- [Records to process]:
━━━━━━━━

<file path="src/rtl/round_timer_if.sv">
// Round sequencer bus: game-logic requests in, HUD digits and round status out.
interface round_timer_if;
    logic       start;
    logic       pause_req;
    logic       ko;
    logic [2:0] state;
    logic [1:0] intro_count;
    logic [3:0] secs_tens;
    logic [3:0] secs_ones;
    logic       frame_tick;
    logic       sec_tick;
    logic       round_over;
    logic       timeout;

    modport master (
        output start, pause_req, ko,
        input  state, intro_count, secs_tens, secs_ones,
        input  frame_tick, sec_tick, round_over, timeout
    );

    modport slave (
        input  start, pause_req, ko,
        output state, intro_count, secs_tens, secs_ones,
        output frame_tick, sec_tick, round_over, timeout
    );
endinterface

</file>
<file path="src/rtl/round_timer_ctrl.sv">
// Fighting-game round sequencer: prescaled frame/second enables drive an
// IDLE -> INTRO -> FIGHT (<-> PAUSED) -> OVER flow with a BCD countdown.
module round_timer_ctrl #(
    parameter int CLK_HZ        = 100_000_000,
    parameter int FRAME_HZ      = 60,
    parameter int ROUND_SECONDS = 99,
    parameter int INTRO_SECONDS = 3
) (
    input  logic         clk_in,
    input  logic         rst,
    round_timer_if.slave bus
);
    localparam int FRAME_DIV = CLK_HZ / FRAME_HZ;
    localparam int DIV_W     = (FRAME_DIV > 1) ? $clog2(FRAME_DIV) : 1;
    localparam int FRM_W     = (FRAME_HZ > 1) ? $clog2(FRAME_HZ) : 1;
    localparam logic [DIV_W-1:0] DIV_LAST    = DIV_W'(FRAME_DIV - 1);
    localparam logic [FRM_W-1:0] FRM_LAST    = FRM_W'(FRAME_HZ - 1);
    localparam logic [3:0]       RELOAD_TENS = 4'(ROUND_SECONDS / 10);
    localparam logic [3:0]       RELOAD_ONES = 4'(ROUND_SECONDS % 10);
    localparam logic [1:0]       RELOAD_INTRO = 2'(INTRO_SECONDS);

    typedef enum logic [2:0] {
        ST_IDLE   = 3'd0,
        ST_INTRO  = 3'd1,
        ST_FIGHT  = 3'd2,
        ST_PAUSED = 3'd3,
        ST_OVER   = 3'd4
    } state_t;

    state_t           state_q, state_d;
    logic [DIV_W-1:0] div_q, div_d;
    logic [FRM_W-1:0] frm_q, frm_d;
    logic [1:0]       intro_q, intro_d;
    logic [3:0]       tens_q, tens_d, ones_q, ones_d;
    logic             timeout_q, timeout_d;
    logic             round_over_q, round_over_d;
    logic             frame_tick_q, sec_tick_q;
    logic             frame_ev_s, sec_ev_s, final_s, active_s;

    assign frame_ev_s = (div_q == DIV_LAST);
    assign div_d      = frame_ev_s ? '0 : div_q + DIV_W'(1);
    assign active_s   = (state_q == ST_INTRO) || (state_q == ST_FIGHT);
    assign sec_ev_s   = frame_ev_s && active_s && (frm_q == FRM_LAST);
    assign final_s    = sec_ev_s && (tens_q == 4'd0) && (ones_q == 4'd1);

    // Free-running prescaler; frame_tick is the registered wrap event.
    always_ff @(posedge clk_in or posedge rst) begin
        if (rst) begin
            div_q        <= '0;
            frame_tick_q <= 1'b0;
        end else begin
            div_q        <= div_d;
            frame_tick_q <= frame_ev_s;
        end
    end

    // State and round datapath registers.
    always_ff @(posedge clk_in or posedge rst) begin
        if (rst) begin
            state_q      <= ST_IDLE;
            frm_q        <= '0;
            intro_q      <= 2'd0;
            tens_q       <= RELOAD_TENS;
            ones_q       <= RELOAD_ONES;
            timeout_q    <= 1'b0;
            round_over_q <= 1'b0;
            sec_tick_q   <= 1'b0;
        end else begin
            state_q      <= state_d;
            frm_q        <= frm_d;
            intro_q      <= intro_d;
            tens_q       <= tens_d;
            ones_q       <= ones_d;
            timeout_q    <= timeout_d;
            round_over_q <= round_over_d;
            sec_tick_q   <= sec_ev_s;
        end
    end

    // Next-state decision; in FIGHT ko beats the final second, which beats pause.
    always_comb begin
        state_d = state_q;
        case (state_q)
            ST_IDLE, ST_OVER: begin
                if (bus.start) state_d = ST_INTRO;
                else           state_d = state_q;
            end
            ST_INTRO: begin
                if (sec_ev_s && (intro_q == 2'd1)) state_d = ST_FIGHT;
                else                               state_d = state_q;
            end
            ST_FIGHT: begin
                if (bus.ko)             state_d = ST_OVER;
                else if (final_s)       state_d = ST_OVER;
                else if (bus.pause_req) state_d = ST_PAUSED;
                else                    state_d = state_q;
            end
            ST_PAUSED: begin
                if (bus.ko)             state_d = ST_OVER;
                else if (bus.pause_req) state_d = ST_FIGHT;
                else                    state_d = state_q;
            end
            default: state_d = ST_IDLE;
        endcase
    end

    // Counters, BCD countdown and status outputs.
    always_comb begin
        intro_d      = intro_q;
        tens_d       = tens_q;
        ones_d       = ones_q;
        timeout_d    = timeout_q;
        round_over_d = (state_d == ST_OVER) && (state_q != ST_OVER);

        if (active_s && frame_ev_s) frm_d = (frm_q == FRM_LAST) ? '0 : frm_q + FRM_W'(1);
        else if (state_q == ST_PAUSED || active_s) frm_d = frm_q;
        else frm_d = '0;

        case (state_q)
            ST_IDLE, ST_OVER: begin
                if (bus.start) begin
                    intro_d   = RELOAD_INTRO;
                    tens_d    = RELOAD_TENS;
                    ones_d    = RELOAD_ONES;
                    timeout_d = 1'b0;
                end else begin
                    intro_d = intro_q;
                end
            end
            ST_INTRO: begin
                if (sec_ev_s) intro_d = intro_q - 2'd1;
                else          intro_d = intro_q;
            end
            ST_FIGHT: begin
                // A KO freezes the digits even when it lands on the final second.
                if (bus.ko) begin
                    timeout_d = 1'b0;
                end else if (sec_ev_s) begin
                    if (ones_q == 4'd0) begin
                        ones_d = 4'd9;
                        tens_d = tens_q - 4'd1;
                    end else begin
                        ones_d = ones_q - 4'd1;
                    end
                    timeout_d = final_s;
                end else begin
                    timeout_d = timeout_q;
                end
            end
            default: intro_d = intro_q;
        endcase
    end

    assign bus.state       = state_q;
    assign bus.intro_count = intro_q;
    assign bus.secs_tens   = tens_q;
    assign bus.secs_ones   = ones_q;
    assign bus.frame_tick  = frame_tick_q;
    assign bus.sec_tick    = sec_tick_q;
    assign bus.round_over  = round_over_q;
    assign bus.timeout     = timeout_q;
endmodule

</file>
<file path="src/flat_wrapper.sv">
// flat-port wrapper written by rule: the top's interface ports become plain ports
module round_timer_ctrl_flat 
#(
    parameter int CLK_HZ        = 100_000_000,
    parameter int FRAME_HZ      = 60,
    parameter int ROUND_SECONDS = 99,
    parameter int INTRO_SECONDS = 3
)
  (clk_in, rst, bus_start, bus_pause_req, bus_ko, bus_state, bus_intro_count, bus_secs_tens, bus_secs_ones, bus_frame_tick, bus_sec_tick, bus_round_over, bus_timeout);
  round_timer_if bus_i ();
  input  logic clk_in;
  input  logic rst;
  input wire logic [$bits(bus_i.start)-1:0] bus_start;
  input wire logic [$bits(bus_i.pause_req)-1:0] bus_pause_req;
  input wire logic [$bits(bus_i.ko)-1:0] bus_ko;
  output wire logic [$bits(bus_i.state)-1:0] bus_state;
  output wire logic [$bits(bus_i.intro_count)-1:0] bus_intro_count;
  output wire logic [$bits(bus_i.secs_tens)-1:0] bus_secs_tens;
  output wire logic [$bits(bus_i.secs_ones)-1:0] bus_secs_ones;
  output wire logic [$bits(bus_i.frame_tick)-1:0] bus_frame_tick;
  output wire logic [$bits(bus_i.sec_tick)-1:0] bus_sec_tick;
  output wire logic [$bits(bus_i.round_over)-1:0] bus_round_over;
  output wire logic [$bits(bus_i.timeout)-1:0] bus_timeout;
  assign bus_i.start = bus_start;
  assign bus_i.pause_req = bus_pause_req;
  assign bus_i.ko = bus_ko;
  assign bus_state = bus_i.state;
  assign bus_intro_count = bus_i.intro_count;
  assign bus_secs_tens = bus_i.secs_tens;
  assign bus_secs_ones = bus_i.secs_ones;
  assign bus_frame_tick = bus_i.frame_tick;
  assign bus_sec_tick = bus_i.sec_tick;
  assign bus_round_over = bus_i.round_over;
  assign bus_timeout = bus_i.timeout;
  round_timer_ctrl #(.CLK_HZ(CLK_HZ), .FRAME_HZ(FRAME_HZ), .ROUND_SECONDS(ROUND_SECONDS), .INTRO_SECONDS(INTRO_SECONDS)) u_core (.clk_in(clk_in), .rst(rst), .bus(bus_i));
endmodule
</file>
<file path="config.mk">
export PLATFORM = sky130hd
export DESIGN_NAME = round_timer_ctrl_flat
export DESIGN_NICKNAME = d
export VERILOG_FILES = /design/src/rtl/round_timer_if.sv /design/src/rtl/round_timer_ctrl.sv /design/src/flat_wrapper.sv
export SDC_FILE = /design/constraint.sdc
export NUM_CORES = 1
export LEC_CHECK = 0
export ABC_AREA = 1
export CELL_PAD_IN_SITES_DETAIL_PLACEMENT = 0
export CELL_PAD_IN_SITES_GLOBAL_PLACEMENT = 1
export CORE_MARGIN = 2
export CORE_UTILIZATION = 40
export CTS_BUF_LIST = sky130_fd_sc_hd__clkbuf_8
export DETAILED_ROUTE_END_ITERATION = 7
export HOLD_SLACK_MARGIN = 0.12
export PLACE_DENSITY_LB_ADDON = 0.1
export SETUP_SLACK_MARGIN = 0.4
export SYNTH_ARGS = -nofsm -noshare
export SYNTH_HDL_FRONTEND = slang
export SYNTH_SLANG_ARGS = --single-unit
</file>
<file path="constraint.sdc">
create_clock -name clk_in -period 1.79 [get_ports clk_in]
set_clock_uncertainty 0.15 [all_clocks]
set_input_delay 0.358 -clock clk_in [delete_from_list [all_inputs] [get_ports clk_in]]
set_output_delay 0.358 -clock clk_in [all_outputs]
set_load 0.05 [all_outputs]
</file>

━━━━━━━━

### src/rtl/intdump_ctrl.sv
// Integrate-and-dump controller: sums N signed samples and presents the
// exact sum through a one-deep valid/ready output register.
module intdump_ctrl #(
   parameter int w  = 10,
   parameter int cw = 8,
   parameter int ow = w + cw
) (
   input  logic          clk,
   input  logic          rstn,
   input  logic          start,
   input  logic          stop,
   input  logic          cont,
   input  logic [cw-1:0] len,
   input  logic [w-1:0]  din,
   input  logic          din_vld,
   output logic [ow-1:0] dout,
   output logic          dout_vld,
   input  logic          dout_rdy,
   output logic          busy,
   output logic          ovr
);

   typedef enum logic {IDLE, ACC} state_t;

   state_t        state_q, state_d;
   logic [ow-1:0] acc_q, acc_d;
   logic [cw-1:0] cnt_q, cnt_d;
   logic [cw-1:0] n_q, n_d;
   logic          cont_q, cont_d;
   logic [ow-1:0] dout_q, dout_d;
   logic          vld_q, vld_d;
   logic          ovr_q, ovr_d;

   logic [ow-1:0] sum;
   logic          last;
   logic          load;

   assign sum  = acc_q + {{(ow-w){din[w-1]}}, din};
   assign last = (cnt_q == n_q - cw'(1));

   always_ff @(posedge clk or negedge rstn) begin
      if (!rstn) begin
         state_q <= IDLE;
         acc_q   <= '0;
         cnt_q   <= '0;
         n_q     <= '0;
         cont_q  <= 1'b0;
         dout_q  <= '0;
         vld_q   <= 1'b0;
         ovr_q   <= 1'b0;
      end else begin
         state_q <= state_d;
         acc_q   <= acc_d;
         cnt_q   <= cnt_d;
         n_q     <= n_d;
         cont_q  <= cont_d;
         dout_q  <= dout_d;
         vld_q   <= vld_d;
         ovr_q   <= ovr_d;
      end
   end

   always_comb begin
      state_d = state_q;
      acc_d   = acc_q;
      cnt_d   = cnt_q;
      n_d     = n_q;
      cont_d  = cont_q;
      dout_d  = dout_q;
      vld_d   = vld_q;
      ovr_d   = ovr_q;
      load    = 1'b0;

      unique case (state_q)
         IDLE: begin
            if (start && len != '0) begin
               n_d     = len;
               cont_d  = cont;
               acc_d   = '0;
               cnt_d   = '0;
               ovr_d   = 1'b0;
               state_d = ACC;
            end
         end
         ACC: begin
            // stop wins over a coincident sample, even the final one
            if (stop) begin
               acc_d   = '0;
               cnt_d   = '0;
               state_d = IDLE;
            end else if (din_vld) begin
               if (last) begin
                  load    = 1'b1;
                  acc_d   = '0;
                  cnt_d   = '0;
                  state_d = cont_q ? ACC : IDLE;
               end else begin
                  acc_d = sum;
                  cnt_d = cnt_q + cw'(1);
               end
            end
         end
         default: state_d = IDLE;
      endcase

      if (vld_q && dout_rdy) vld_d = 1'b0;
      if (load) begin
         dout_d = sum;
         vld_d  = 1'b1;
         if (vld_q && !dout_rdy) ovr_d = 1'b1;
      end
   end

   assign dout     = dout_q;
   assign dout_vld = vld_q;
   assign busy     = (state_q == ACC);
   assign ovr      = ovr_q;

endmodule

━━━━━━━━

- [Work required]:
For the string "stop", work out how many lines of the entries contain it and reply with that number alone.

- [Written response]:
3